The Supreme Court of Thailand acts as the final court of appeal in all civil and criminal cases in the entire kingdom. An order or judgment of the Supreme Court in all kinds of cases is final.

A party who challenges an order or a judgment issued by the Courts of First Instances, the Court of Appeal or the Courts of Appeal Regions I – IX, has the right to appeal against the lower court's order or judgment, following the conditions and circumstances as required by law.

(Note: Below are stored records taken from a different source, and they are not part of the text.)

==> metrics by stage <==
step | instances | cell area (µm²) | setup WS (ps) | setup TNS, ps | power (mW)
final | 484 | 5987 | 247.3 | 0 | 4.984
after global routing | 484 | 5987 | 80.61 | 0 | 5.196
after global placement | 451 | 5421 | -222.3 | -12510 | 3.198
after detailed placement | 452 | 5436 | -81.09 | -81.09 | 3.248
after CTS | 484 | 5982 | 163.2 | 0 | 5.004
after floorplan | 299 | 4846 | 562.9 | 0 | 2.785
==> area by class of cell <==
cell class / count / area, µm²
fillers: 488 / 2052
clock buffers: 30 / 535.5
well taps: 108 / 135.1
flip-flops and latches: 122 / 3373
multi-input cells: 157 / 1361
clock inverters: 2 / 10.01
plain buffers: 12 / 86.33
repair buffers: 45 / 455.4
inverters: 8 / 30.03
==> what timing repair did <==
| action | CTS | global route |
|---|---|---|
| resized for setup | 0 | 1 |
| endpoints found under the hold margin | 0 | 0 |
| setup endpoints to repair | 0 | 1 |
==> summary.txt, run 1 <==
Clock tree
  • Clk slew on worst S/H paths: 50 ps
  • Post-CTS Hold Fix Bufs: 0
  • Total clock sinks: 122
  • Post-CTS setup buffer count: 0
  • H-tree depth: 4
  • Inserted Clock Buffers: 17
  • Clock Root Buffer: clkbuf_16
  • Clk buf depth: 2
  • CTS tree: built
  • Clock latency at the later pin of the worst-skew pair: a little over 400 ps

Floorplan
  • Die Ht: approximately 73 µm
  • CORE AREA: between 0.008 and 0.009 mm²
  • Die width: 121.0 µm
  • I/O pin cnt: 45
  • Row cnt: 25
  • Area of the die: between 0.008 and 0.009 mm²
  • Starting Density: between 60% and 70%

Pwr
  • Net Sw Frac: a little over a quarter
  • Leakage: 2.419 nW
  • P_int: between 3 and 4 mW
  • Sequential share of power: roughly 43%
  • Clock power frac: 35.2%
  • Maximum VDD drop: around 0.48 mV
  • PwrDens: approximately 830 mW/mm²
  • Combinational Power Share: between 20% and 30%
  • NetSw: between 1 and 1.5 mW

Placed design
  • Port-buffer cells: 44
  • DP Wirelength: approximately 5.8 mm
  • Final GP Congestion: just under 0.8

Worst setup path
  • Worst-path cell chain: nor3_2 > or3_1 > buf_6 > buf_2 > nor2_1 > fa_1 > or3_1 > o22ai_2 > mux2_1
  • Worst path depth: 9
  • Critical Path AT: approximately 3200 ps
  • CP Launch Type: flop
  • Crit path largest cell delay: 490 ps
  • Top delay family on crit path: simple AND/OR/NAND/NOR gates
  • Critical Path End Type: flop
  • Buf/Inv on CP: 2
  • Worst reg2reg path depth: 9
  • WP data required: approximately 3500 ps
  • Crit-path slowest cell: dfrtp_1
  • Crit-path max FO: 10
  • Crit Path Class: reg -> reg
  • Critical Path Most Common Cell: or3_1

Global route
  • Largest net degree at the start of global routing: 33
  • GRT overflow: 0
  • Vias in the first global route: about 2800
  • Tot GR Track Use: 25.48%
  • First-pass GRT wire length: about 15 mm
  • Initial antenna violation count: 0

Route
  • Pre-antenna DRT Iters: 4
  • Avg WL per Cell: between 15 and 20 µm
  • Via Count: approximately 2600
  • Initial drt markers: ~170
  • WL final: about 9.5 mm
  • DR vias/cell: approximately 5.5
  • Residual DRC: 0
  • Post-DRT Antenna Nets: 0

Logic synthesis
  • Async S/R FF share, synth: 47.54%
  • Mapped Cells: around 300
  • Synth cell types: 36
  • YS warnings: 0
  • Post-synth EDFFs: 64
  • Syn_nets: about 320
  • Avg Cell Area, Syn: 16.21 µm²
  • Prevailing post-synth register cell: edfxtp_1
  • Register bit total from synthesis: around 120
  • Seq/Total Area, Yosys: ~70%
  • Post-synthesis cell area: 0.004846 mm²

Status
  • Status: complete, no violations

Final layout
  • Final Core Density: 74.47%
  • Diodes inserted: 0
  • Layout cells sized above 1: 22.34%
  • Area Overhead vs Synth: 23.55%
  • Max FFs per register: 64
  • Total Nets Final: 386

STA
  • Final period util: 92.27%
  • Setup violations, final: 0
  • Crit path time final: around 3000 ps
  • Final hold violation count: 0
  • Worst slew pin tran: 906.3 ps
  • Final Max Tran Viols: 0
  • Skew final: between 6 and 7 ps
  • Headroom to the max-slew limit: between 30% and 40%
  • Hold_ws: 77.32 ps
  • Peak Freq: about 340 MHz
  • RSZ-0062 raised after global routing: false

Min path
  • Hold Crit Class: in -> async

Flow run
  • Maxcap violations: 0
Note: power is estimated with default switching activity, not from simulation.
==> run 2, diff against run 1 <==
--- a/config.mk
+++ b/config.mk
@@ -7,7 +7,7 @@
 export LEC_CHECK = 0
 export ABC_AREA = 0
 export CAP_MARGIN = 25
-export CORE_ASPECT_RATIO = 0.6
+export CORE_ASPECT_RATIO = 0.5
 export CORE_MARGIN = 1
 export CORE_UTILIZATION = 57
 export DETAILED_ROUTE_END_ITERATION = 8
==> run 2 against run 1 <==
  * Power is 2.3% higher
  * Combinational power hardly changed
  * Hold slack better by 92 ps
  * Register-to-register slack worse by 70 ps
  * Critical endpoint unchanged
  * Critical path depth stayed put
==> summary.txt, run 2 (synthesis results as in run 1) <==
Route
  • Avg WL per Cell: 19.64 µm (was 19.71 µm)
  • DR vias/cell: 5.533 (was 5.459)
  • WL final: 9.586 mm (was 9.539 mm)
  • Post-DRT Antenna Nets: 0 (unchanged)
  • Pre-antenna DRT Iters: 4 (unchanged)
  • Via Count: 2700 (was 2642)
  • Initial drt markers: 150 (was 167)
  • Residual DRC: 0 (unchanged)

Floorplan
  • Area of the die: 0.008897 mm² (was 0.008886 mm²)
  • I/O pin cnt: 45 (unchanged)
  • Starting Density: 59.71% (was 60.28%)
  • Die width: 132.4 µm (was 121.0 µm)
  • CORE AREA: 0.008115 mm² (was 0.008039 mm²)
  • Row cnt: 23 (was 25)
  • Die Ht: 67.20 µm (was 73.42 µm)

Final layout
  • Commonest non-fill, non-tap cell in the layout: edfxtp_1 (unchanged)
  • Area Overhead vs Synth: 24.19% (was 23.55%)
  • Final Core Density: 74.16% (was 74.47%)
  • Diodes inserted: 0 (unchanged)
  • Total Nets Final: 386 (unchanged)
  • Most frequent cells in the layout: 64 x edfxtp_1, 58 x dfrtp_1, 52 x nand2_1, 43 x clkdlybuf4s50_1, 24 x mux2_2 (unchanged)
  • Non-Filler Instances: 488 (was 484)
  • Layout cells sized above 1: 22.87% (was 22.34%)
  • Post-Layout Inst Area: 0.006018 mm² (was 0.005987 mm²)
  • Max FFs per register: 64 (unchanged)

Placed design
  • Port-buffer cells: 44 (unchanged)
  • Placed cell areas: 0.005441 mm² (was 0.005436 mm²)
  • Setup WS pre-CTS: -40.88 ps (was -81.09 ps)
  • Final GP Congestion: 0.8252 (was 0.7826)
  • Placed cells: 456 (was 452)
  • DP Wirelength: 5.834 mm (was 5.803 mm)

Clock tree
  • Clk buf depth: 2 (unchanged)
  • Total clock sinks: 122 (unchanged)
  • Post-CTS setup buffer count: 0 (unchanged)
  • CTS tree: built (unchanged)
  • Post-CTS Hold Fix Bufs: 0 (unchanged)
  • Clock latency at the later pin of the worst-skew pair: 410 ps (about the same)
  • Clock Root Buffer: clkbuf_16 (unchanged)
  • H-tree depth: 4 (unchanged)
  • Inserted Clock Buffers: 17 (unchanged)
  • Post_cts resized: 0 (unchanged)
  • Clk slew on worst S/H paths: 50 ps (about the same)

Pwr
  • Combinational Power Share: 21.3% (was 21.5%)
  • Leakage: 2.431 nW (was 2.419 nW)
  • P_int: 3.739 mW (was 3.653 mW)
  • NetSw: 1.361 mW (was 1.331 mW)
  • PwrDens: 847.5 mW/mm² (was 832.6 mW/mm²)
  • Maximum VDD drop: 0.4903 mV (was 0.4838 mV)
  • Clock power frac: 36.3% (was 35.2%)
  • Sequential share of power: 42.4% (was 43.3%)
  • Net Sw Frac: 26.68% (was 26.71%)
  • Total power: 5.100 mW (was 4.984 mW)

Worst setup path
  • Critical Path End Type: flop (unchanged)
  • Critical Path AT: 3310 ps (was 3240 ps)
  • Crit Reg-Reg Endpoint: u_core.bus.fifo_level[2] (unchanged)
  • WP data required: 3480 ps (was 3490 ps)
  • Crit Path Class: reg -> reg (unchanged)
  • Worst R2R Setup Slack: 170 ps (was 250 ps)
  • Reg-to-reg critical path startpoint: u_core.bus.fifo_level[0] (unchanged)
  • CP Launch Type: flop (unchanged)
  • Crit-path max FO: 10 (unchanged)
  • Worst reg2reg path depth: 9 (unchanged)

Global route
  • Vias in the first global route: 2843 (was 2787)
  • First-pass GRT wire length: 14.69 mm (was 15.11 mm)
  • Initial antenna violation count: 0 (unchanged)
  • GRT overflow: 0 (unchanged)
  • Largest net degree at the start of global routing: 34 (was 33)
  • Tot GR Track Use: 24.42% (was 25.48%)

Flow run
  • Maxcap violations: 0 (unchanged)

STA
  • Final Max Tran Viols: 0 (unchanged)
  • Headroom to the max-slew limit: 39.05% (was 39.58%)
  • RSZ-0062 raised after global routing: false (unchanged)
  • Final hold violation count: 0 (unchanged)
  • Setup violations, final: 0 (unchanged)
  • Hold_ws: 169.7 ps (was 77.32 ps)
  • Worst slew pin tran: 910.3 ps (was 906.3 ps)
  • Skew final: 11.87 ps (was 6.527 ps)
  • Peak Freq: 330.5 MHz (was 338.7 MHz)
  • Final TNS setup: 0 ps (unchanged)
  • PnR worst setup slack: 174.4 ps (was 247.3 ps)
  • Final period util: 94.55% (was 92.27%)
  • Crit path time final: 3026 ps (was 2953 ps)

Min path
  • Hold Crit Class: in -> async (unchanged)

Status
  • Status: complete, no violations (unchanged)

Specialized laws such as the procedural laws on labor, tax, intellectual property, and international trade allow parties to appeal against judgments of such specialized courts directly to the Supreme Court.

==Composition==

Flag of the president of the Supreme Court of Thailand

The Court consists of the president, vice presidents, secretary, and a number of justices. In the present-day judicial system, the president of the Supreme Court is also the head of the Courts of Justice.

At least three justices of the Supreme Court form a quorum. At present, the Supreme Court has divided the justices internally into 25 quorums. Each quorum has three justices; the most senior justice in a quorum is the presiding justice of the quorum.

The Supreme Court has ten divisions for specialized cases, namely,
- Division of Juvenile and Family
- Division of Labour
- Division of Taxes
- Division of Intellectual Property and International Trading, including copyright law of Thailand
- Division of Bankruptcy
- Criminal Division of Holders of Political Positions
- Division of Commerce and Economy
- Environmental Division of the Supreme Court
- Division of Consumer
- Division of Election Cases

Specialized divisions have nine justices in each division, as assigned by the president of the Supreme Court, and, also, one chief justice or presiding justice supervising the work of the division. The judgment will be made by the majority of votes among justices in the quorum after each of justice's written opinion and oral statement to the meeting before making a decision.

==Functions and procedure==
After being reviewed and brought through the initial process of administrative work, the appeals against judgment of the lower courts to the Supreme Court will be assigned to justices of the Supreme Court by the president of the Supreme Court on a case-by-case basis. This process often takes approximately 15 days. However, there are some kinds of special cases such as intellectual property, tax, bankruptcy, and, international trade which are the exception. In addition, some criminal cases in which the defendants are in custody during the trials are given priority.

The adjudication process of the quorum of the Supreme Court occurs when the court allows plaintiff and respondent to present the factual and legal issues from their sides in the trial. This process can take from a few months to the expiry of the case, depending on the decision the senior judges of the case made as appropriate.

Afterward, a draft of judgment or order is released. The examination process by the Research Division or approval process by a certain specialized division can then take place. This process can take up to a month. The procedure ends with the transmission of a case file with a judgment of the Supreme Court to the Court of First Instance for pronouncement.